This experiment is based on the CNN network built by ourselves to classify eye state. Originally, it was intended to migrate learning to classify using VGG16 network. However, the effect of the experiment is very poor and the speed is very slow. It should be the blogger's own problem. However, the model of CNN network built by ourselves is very accurate and fast. This article focuses on confusion matrix drawing, something you haven't touched before.
1. Import Library
import tensorflow as tf import numpy as np import matplotlib.pyplot as plt import os,pathlib,PIL from tensorflow import keras from tensorflow.keras import layers,models,Sequential
2. Data Loading
The file path where the data is located
data_dir = "E:/tmp/.keras/datasets/Eye_photos" data_dir = pathlib.Path(data_dir) img_count = len(list(data_dir.glob('*/*.jpg')))#Total number of pictures
Setup of Hyperparameters
height = 224 width = 224 epochs = 10 batch_size = 64
Build an ImageDataGenerator. In previous experiments, I used to do data enhancement at this step, including left-right flipping, picture flipping at an angle, horizontal flipping, and so on. However, this is not done in this experiment. Because the eye states identified in this study include left, right, front and closed eyes, if data enhancement is made, the left view changes to the right view, so the data does not achieve the enhancement effect, but introduces noise data, which is not worth it.
train_data_gen = tf.keras.preprocessing.image.ImageDataGenerator( rescale=1./255, validation_split=0.2)#Divide into training and test sets at a ratio of 8:2
Divided into training and test sets
train_ds = train_data_gen.flow_from_directory( directory=data_dir, target_size=(height,width), batch_size=batch_size, shuffle=True, class_mode='categorical', subset='training' ) test_ds = train_data_gen.flow_from_directory( directory=data_dir, target_size=(height,width), batch_size=batch_size, shuffle=True, class_mode='categorical', subset='validation' )

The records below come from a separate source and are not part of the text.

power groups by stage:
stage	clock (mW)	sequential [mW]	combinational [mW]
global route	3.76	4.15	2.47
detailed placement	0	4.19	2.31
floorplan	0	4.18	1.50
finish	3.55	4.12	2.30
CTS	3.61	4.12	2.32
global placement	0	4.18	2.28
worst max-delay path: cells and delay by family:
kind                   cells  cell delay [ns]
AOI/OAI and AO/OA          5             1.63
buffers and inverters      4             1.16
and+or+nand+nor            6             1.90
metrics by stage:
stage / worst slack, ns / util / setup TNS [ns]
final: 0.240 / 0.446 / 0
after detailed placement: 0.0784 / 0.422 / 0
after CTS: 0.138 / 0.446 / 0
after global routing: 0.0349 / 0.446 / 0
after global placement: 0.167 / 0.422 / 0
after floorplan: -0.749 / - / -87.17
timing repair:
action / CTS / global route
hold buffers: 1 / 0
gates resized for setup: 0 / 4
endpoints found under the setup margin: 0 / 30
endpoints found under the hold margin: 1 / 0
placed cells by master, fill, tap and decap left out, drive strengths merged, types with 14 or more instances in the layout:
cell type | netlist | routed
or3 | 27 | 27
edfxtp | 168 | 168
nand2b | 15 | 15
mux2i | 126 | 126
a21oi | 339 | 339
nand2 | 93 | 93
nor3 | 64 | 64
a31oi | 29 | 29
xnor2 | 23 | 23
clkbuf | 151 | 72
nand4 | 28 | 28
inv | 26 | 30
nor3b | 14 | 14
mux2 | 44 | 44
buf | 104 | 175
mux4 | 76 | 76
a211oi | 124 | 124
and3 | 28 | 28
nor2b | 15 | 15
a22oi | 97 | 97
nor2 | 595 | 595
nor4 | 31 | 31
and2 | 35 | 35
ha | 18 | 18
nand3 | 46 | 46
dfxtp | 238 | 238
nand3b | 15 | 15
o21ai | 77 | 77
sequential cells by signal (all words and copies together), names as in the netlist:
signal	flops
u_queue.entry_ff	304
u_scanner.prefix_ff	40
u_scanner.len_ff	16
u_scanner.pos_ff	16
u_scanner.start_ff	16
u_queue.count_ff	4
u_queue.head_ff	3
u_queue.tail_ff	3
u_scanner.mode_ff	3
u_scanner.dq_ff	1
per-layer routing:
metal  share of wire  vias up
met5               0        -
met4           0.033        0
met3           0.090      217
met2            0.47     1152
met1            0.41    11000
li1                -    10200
File: src/i2cm_pkg.sv
`default_nettype none

package i2cm_pkg;

    // command codes of the input word
    typedef enum logic [2:0] {
        CMD_NONE  = 3'd0,
        CMD_START = 3'd1,
        CMD_STOP  = 3'd2,
        CMD_WRITE = 3'd3,
        CMD_READ  = 3'd4,
        CMD_PROBE = 3'd5
    } cmd_t;

    // bus sequencer phases, one-hot
    typedef enum logic [17:0] {
        PH_IDLE = 18'b000000000000000001,
        PH_ST0  = 18'b000000000000000010,
        PH_ST1  = 18'b000000000000000100,
        PH_ST2  = 18'b000000000000001000,
        PH_SP0  = 18'b000000000000010000,
        PH_SP1  = 18'b000000000000100000,
        PH_SP2  = 18'b000000000001000000,
        PH_WD   = 18'b000000000010000000,
        PH_WH   = 18'b000000000100000000,
        PH_WL   = 18'b000000001000000000,
        PH_AR   = 18'b000000010000000000,
        PH_AH   = 18'b000000100000000000,
        PH_AL   = 18'b000001000000000000,
        PH_RH   = 18'b000010000000000000,
        PH_RL   = 18'b000100000000000000,
        PH_KD   = 18'b001000000000000000,
        PH_KH   = 18'b010000000000000000,
        PH_KL   = 18'b100000000000000000
    } phase_t;

    localparam logic [3:0] BITS_PER_BYTE = 4'd8;
    localparam int unsigned MSB_IDX = 7;
    localparam logic [7:0] HALF_PERIOD_RST = 8'd8;

    // sequencer state
    typedef struct packed {
        phase_t      phase;
        logic [2:0]  active_cmd;
        logic [7:0]  tick_count;
        logic [3:0]  bit_count;
        logic [7:0]  shift_reg;
        logic        ack_choice;
        logic        scl_level;
        logic        sda_level;
        logic        sda_enable;
        logic [7:0]  received_byte;
        logic        ack_seen;
        logic        error_flag;
    } seq_state_t;

    localparam seq_state_t SEQ_RST = '{
        phase:         PH_IDLE,
        active_cmd:    3'd0,
        tick_count:    8'd0,
        bit_count:     4'd0,
        shift_reg:     8'd0,
        ack_choice:    1'b0,
        scl_level:     1'b1,
        sda_level:     1'b1,
        sda_enable:    1'b1,
        received_byte: 8'd0,
        ack_seen:      1'b0,
        error_flag:    1'b0
    };

    // pin levels set on entry to a phase
    function automatic seq_state_t enter_phase(seq_state_t s, phase_t p);
        seq_state_t r;
        r            = s;
        r.phase      = p;
        r.tick_count = 8'd1;
        unique case (p)
            PH_ST0:
            begin
                r.sda_enable = 1'b1;
                r.sda_level  = 1'b1;
                r.scl_level  = 1'b1;
            end
            PH_ST1: r.sda_level = 1'b0;
            PH_ST2: r.scl_level = 1'b0;
            PH_SP0:
            begin
                r.sda_enable = 1'b1;
                r.sda_level  = 1'b0;
            end
            PH_SP1: r.scl_level = 1'b1;
            PH_SP2: r.sda_level = 1'b1;
            PH_WD:
            begin
                r.sda_enable = 1'b1;
                r.sda_level  = s.shift_reg[MSB_IDX];
            end
            PH_WH, PH_AH, PH_KH: r.scl_level = 1'b1;
            PH_WL, PH_AL, PH_RL, PH_KL: r.scl_level = 1'b0;
            PH_AR:
            begin
                r.sda_enable = 1'b0;
                r.sda_level  = 1'b1;
            end
            PH_RH:
            begin
                r.sda_enable = 1'b0;
                r.sda_level  = 1'b1;
                r.scl_level  = 1'b1;
            end
            PH_KD:
            begin
                r.sda_enable = 1'b1;
                r.sda_level  = ~s.ack_choice;
            end
            default: r.phase = p;
        endcase
        return r;
    endfunction

endpackage

`default_nettype wire

File: src/i2c_master_byte_engine_core.sv
// result word: registered, valid in the cycle after its input word is accepted
// throughput: one input word per cycle; each word is one sequencer tick
// input stalls only while a result word waits with out_ready low
// reset (rst_n low, asynchronous): sequencer idle with lines driven high,
// half_period back to 8, result register empty
`default_nettype none

module i2c_master_byte_engine_core
    import i2cm_pkg::*;
(
    input  wire logic        clk,
    input  wire logic        rst_n,
    input  wire logic        cfg_we,
    input  wire logic [7:0]  cfg_wdata,
    input  wire logic        in_valid,
    output logic             in_ready,
    input  wire logic [2:0]  cmd,
    input  wire logic [7:0]  tx_byte,
    input  wire logic        send_ack,
    input  wire logic        sda_in,
    input  wire logic        scl_in,
    output logic             out_valid,
    input  wire logic        out_ready,
    output logic             scl_out,
    output logic             sda_out,
    output logic             sda_drive,
    output logic             busy_res,
    output logic             done_res,
    output logic [7:0]       rx_byte,
    output logic             ack_bit,
    output logic             bus_error
);

    logic [7:0]  half_period_reg;
    seq_state_t  state_reg;
    seq_state_t  state_next;
    logic        step_done;
    logic        accept;
    logic        out_valid_reg;
    logic        out_valid_next;
    logic [14:0] res_reg;
    logic [14:0] res_next;

    // handshake
    assign in_ready = ~out_valid_reg | out_ready;
    assign accept   = in_valid & in_ready;

    // configuration register
    always_ff @(posedge clk or negedge rst_n)
    begin
        if (!rst_n)
            half_period_reg <= HALF_PERIOD_RST;
        else if (cfg_we)
            half_period_reg <= cfg_wdata;
    end

    // tick logic
    i2cm_step u_step (
        .cur         (state_reg),
        .half_period (half_period_reg),
        .cmd         (cmd),
        .tx_byte     (tx_byte),
        .send_ack    (send_ack),
        .sda_in      (sda_in),
        .scl_in      (scl_in),
        .nxt         (state_next),
        .done        (step_done)
    );

    // sequencer state
    always_ff @(posedge clk or negedge rst_n)
    begin
        if (!rst_n)
            state_reg <= SEQ_RST;
        else if (accept)
            state_reg <= state_next;
    end

    // result word
    assign res_next = {state_next.scl_level, state_next.sda_level, state_next.sda_enable,
                       (state_next.phase != PH_IDLE), step_done, state_next.received_byte,
                       state_next.ack_seen, state_next.error_flag};
    assign out_valid_next = accept | (out_valid_reg & ~out_ready);

    always_ff @(posedge clk or negedge rst_n)
    begin
        if (!rst_n)
            out_valid_reg <= 1'b0;
        else
            out_valid_reg <= out_valid_next;
    end

    always_ff @(posedge clk)
    begin
        if (accept)
            res_reg <= res_next;
    end

    assign out_valid = out_valid_reg;
    assign scl_out   = res_reg[14];
    assign sda_out   = res_reg[13];
    assign sda_drive = res_reg[12];
    assign busy_res  = res_reg[11];
    assign done_res  = res_reg[10];
    assign rx_byte   = res_reg[9:2];
    assign ack_bit   = res_reg[1];
    assign bus_error = res_reg[0];

    // checks
    a_idle_tick_zero: assert property (@(posedge clk) disable iff (!rst_n)
        state_reg.phase == PH_IDLE |-> state_reg.tick_count == 8'd0)
        else $error("tick counter running while idle");

    a_bit_count_range: assert property (@(posedge clk) disable iff (!rst_n)
        state_reg.bit_count <= BITS_PER_BYTE)
        else $error("bit counter past one byte");

    a_released_high: assert property (@(posedge clk) disable iff (!rst_n)
        !state_reg.sda_enable |-> state_reg.sda_level)
        else $error("released sda not reading high");

    a_done_not_busy: assert property (@(posedge clk) disable iff (!rst_n)
        out_valid_reg && res_reg[10] |-> !res_reg[11])
        else $error("done word still marked busy");

endmodule

`default_nettype wire

File: src/i2cm_step.sv
`default_nettype none

module i2cm_step
    import i2cm_pkg::*;
(
    input  seq_state_t  cur,
    input  logic [7:0]  half_period,
    input  logic [2:0]  cmd,
    input  logic [7:0]  tx_byte,
    input  logic        send_ack,
    input  logic        sda_in,
    input  logic        scl_in,
    output seq_state_t  nxt,
    output logic        done
);

    // one tick of the sequencer
    always_comb
    begin
        seq_state_t s;
        phase_t     nph;
        logic       fin;
        logic [3:0] bc_inc;

        s      = cur;
        nph    = PH_IDLE;
        fin    = 1'b0;
        done   = 1'b0;
        bc_inc = cur.bit_count + 4'd1;

        priority if (cur.phase == PH_IDLE)
        begin
            // command acceptance
            if (cmd == CMD_START || cmd == CMD_STOP || cmd == CMD_WRITE ||
                cmd == CMD_READ || cmd == CMD_PROBE)
            begin
                s.active_cmd = cmd;
                s.error_flag = 1'b0;
                s.bit_count  = 4'd0;
                priority if (cmd == CMD_START)
                    s = enter_phase(s, PH_ST0);
                else if (cmd == CMD_STOP)
                    s = enter_phase(s, PH_SP0);
                else if (cmd == CMD_WRITE)
                begin
                    s.shift_reg = tx_byte;
                    s = enter_phase(s, PH_WD);
                end
                else if (cmd == CMD_READ)
                begin
                    s.shift_reg  = 8'd0;
                    s.ack_choice = send_ack;
                    s = enter_phase(s, PH_RH);
                end
                else if (sda_in && scl_in)
                begin
                    s.shift_reg = tx_byte;
                    s = enter_phase(s, PH_ST0);
                end
                else
                begin
                    s.error_flag = 1'b1;
                    s.ack_seen   = 1'b1;
                    done         = 1'b1;
                end
            end
        end
        else if (cur.tick_count >= half_period)
        begin
            // phase end and transition
            unique case (cur.phase)
                PH_ST0: nph = PH_ST1;
                PH_ST1: nph = PH_ST2;
                PH_ST2:
                begin
                    if (cur.active_cmd == CMD_PROBE)
                    begin
                        s.bit_count = 4'd0;
                        nph = PH_WD;
                    end
                    else
                        fin = 1'b1;
                end
                PH_SP0: nph = PH_SP1;
                PH_SP1: nph = PH_SP2;
                PH_SP2: fin = 1'b1;
                PH_WD:  nph = PH_WH;
                PH_WH:  nph = PH_WL;
                PH_WL:
                begin
                    s.shift_reg = {cur.shift_reg[6:0], 1'b0};
                    s.bit_count = bc_inc;
                    nph = (bc_inc >= BITS_PER_BYTE) ? PH_AR : PH_WD;
                end
                PH_AR: nph = PH_AH;
                PH_AH:
                begin
                    s.ack_seen = sda_in;
                    nph = PH_AL;
                end
                PH_AL:
                begin
                    if (cur.active_cmd == CMD_PROBE)
                        nph = PH_SP0;
                    else
                        fin = 1'b1;
                end
                PH_RH:
                begin
                    s.shift_reg = {cur.shift_reg[6:0], sda_in};
                    s.bit_count = bc_inc;
                    nph = PH_RL;
                end
                PH_RL:
                begin
                    if (cur.bit_count >= BITS_PER_BYTE)
                    begin
                        s.received_byte = cur.shift_reg;
                        nph = PH_KD;
                    end
                    else
                        nph = PH_RH;
                end
                PH_KD: nph = PH_KH;
                PH_KH: nph = PH_KL;
                PH_KL:
                begin
                    s.sda_level = 1'b1;
                    fin = 1'b1;
                end
                default: fin = 1'b1;
            endcase
            if (fin)
            begin
                s.phase      = PH_IDLE;
                s.tick_count = 8'd0;
                done         = 1'b1;
            end
            else
                s = enter_phase(s, nph);
        end
        else
        begin
            // hold current phase
            s.tick_count = cur.tick_count + 8'd1;
        end

        nxt = s;
    end

endmodule

`default_nettype wire
File: config.mk
export PLATFORM = sky130hd
export DESIGN_NAME = i2c_master_byte_engine_core
export DESIGN_NICKNAME = d
export VERILOG_FILES = /design/src/i2cm_pkg.sv /design/src/i2c_master_byte_engine_core.sv /design/src/i2cm_step.sv
export SDC_FILE = /design/constraint.sdc
export NUM_CORES = 1
export LEC_CHECK = 0
export BUFFER_PORTS_ARGS = -buffer_cell sky130_fd_sc_hd__buf_2
export CORE_MARGIN = 2
export CORE_UTILIZATION = 25
export CTS_CLUSTER_SIZE = 12
export DETAILED_ROUTE_END_ITERATION = 8
export PLACE_DENSITY_LB_ADDON = 0.05
export SLEW_MARGIN = 40
export SYNTH_ARGS = -nofsm -noshare
export SYNTH_HDL_FRONTEND = slang
export SYNTH_SLANG_ARGS = --single-unit
File: constraint.sdc
create_clock -name clk -period 2.9 [get_ports clk]
set_input_delay 0.145 -clock clk [delete_from_list [all_inputs] [get_ports clk]]
set_output_delay 0.145 -clock clk [all_outputs]
set_load 0.02 [all_outputs]
# After elaboration in Yosys (flattened, before gate mapping)

Cells that the tools add are included.
W data, S select, Z words.

Add/sub/neg operators: 2
Multiply operators: 0
Div/mod/pow operators: 0
Magnitude comparators: 3
Equality and inequality tests: 46
Shift operators: 0
Muxes and demuxes: 44
Bitwise gates (word level): 10
Reduce and logical (&&, ||, !) cells: 20

Operators with widths:

| operator               | number |
|---|---|
| $mux W55               | 6 |
| $pmux W18 S15          | 1 |
| $mux W18               | 3 |
| $mux W53               | 1 |
| $eq A18 B10 Y1 const B | 2 |
| $eq A18 B11 Y1 const B | 2 |
| $eq A18 B12 Y1 const B | 2 |
| $eq A18 B13 Y1 const B | 2 |
| $eq A18 B14 Y1 const B | 2 |
| $eq A18 B15 Y1 const B | 2 |
| $eq A18 B16 Y1 const B | 2 |
| $eq A18 B17 Y1 const B | 2 |
| $eq A18 B18 Y1 const B | 2 |
| $eq A18 B2 Y1 const B  | 2 |
| $eq A18 B3 Y1 const B  | 2 |
| $eq A18 B4 Y1 const B  | 2 |
| $eq A18 B5 Y1 const B  | 2 |
| $eq A18 B6 Y1 const B  | 2 |
| $eq A18 B8 Y1 const B  | 2 |
| $eq A18 B9 Y1 const B  | 2 |
| $mux W8                | 4 |
| $mux W26               | 1 |
| $mux W21               | 1 |
| $eq A18 B1 Y1 const B  | 1 |
| other kinds (37)       | 75 |

Flip-flop bits (word level): 79
Latch bits: 0
Memory bits (writable): 0
ROM bits: 0
Bits of input ports: 27
Output and inout port bits: 17
Memories: 0

# Depth between registers and ports, before layout

Gate-level depths: netlist (run 1).

Word-level depth: 13
Mapped depth: 11
Mapped depth without buffers: 9

# By module

Synthesis (run 1) repeated with hierarchy kept, for this count alone.

Cells, all modules: 506
Area, all modules: 5376.4 sq um

By module, submodules not included:

| module                      | times used | cells an instance | area an instance (sq um) | sequential area each (sq um) |
|---|---|---|---|---|
| i2c_master_byte_engine_core | 1          | 159               | 3081.7                   | 2058.2 |
| i2cm_step                   | 1          | 347               | 2294.7                   | 0.0 |

# Worst setup path before layout (run 1)

OpenSTA, ideal clock, no wires.

Kind: register -> register
From: reg out_valid_reg, in the netlist out_valid
To: reg state_reg[29] (netlist name)
Setup time: 0.130 ns
Arrival time: 2.414 ns
Data required time: 2.770 ns
Slack: 0.356 ns
Stages on the path, launching flop included: 9
Clock period less this slack: 2.544 ns
Cell sequence: dfrtp_1 nand2b_1 nand2_1 buf_1 inv_1 buf_1 nand2_1 o21ai_0 o21ai_0

Word-level cells in the longest chain between the ends: 4

Ends and longest elaborated chain:

| item                        | RTL line                          | text |
|---|---|---|
| from (decl)                 | i2c_master_byte_engine_core.sv:39 | `logic out_valid_reg;` |
| from (signal assigned)      | i2c_master_byte_engine_core.sv:90 | `out_valid_reg <= out_valid_next;` |
| $not A1 Y1                  | i2c_master_byte_engine_core.sv:45 | `assign in_ready = ~out_valid_reg \| out_ready;` |
| $or A1 B1 Y1                | i2c_master_byte_engine_core.sv:45 |  |
| net in_ready                | i2c_master_byte_engine_core.sv:16 | `output logic in_ready,` |
| $and A1 B1 Y1               | i2c_master_byte_engine_core.sv:46 | `assign accept = in_valid & in_ready;` |
| net accept                  | i2c_master_byte_engine_core.sv:38 | `logic accept;` |
| $reduce_and A3 Y1 (no line) | n/a                               |  |
| to (signal assigned)        | i2c_master_byte_engine_core.sv:76 | `state_reg <= state_next;` |
| to (decl)                   | i2c_master_byte_engine_core.sv:35 | `seq_state_t state_reg;` |

The timed path passes the listed nets, and every way through them passes these cells.
A chain may end at the register's enable or synchronous reset.

# Final worst setup path (run 1)

From: reg half_period_reg[3]
To: reg state_reg[1] (netlist name)

Word-level cells in the longest chain between the ends: 3

Ends and longest elaborated chain:

| item                   | RTL line                          | text |
|---|---|---|
| from (decl)            | i2c_master_byte_engine_core.sv:34 | `logic [7:0] half_period_reg;` |
| from (signal assigned) | i2c_master_byte_engine_core.sv:54 | `half_period_reg <= cfg_wdata;` |
| $ge A8 B8 Y1           | i2cm_step.sv:68                   | `else if (cur.tick_count >= half_period)` |
| $mux W26               | i2cm_step.sv:68                   |  |
| $mux W55               | i2cm_step.sv:31                   | `priority if (cur.phase == PH_IDLE)` |
| net res_next[1]        | i2c_master_byte_engine_core.sv:42 | `logic [14:0] res_next;` |

The timed path passes the listed nets, and every way through them passes these cells. The select of a mux whose other input is x is not followed.
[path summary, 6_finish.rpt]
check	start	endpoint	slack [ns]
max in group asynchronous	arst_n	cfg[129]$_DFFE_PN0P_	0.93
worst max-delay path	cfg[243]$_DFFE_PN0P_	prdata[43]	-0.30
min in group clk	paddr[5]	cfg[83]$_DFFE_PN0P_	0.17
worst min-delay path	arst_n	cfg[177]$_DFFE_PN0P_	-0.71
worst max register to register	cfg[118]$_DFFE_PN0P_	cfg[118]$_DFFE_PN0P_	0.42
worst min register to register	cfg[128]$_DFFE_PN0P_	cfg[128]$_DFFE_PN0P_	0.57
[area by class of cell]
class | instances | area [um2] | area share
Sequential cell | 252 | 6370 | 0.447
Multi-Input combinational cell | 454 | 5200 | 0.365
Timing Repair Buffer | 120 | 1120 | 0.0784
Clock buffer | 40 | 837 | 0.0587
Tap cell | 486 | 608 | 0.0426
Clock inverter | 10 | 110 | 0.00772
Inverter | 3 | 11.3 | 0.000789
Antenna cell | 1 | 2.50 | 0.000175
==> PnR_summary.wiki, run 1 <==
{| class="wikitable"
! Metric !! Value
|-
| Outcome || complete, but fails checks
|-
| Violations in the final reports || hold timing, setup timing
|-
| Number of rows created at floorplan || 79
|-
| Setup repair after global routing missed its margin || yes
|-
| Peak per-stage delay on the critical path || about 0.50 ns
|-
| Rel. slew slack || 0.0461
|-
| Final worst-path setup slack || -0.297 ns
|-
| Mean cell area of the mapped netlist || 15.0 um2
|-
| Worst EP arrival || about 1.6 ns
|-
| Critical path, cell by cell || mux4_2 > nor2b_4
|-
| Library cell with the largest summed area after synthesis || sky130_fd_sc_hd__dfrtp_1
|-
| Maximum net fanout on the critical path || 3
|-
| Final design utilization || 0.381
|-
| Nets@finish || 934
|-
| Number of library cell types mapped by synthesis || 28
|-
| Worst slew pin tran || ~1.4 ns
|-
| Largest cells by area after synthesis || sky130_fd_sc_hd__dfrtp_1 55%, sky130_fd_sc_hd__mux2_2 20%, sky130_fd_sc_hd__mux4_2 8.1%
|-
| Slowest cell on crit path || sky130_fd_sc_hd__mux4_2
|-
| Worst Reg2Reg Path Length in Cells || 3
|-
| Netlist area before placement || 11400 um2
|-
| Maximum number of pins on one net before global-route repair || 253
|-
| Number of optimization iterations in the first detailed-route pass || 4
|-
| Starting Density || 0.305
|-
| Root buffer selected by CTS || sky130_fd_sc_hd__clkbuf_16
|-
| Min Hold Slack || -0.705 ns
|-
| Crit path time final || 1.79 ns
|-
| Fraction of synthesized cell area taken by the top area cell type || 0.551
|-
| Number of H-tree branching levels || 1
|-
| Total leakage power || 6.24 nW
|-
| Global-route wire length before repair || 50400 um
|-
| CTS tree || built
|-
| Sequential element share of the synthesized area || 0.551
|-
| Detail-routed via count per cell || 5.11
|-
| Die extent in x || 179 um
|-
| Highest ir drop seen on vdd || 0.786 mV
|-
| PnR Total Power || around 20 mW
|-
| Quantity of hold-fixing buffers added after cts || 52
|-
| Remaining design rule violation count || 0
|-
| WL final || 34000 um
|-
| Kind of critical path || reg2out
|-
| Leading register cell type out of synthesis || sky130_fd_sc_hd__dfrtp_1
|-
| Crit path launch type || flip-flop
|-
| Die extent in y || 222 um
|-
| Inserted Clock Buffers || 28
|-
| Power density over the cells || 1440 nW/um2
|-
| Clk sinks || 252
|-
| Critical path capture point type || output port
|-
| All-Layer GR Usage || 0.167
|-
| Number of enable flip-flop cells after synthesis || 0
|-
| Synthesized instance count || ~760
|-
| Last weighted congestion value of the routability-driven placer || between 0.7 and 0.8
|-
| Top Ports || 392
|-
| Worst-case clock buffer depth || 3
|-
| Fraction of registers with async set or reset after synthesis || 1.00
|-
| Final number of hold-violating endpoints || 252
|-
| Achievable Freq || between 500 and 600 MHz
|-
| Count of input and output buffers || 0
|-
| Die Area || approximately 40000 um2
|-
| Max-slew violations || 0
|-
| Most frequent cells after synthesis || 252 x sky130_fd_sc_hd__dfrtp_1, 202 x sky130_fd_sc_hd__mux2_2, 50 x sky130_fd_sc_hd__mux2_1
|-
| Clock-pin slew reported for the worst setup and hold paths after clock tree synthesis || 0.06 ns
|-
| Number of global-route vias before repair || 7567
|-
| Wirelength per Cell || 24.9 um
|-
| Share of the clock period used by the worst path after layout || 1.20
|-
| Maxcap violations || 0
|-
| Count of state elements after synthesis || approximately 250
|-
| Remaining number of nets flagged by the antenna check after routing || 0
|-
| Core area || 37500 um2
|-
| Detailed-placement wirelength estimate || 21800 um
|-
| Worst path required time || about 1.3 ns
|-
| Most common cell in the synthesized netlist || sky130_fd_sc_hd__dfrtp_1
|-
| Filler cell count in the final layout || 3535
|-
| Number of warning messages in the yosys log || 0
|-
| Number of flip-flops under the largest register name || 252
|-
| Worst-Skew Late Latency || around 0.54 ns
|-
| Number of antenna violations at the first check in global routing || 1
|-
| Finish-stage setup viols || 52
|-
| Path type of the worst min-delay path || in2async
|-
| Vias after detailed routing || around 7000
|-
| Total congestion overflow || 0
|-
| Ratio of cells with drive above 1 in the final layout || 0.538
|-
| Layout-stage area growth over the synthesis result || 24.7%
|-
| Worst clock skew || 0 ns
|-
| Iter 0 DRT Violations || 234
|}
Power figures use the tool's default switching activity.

Found 3448 images belonging to 4 classes. Found 859 images belonging to 4 classes.
View labels
all_images_paths = list(data_dir.glob('*'))##"*" matches 0 or more characters all_images_paths = [str(path) for path in all_images_paths] all_label_names = [path.split("\\")[5].split(".")[0] for path in all_images_paths]
['close_look', 'forward_look', 'left_look', 'right_look']
3.CNN Network Setup
model = tf.keras.Sequential([ tf.keras.layers.Conv2D(16,3,padding="same",activation="relu",input_shape=(height,width,3)), tf.keras.layers.MaxPooling2D(), tf.keras.layers.Conv2D(32,3,padding="same",activation="relu"), tf.keras.layers.MaxPooling2D(), tf.keras.layers.Conv2D(64,3,padding="same",activation="relu"), tf.keras.layers.MaxPooling2D(), tf.keras.layers.Flatten(), tf.keras.layers.Dense(1024,activation="relu"), tf.keras.layers.Dense(512,activation="relu"), tf.keras.layers.Dense(4,activation="softmax") ])
Optimizer settings, specific principles can refer to the license plate to identify that blog.
initial_learning_rate = 1e-4 lr_sch = tf.keras.optimizers.schedules.ExponentialDecay( initial_learning_rate=initial_learning_rate, decay_rate=0.96, decay_steps=20, staircase=True )
The way loss values are calculated is described in the last blog post.
model.compile( optimizer=tf.keras.optimizers.Adam(learning_rate=lr_sch), loss=tf.keras.losses.CategoricalCrossentropy(), metrics=['accuracy'] ) history = model.fit( train_ds, validation_data=test_ds, epochs=epochs )
The results are as follows:
With epochs=20, the accuracy of the model is about 93%, which is considerable.
Save the model:
model.save("E:/tmp/.keras/datasets/model.h5")
Load Model
new_model = tf.keras.models.load_model("E:/tmp/.keras/datasets/model.h5")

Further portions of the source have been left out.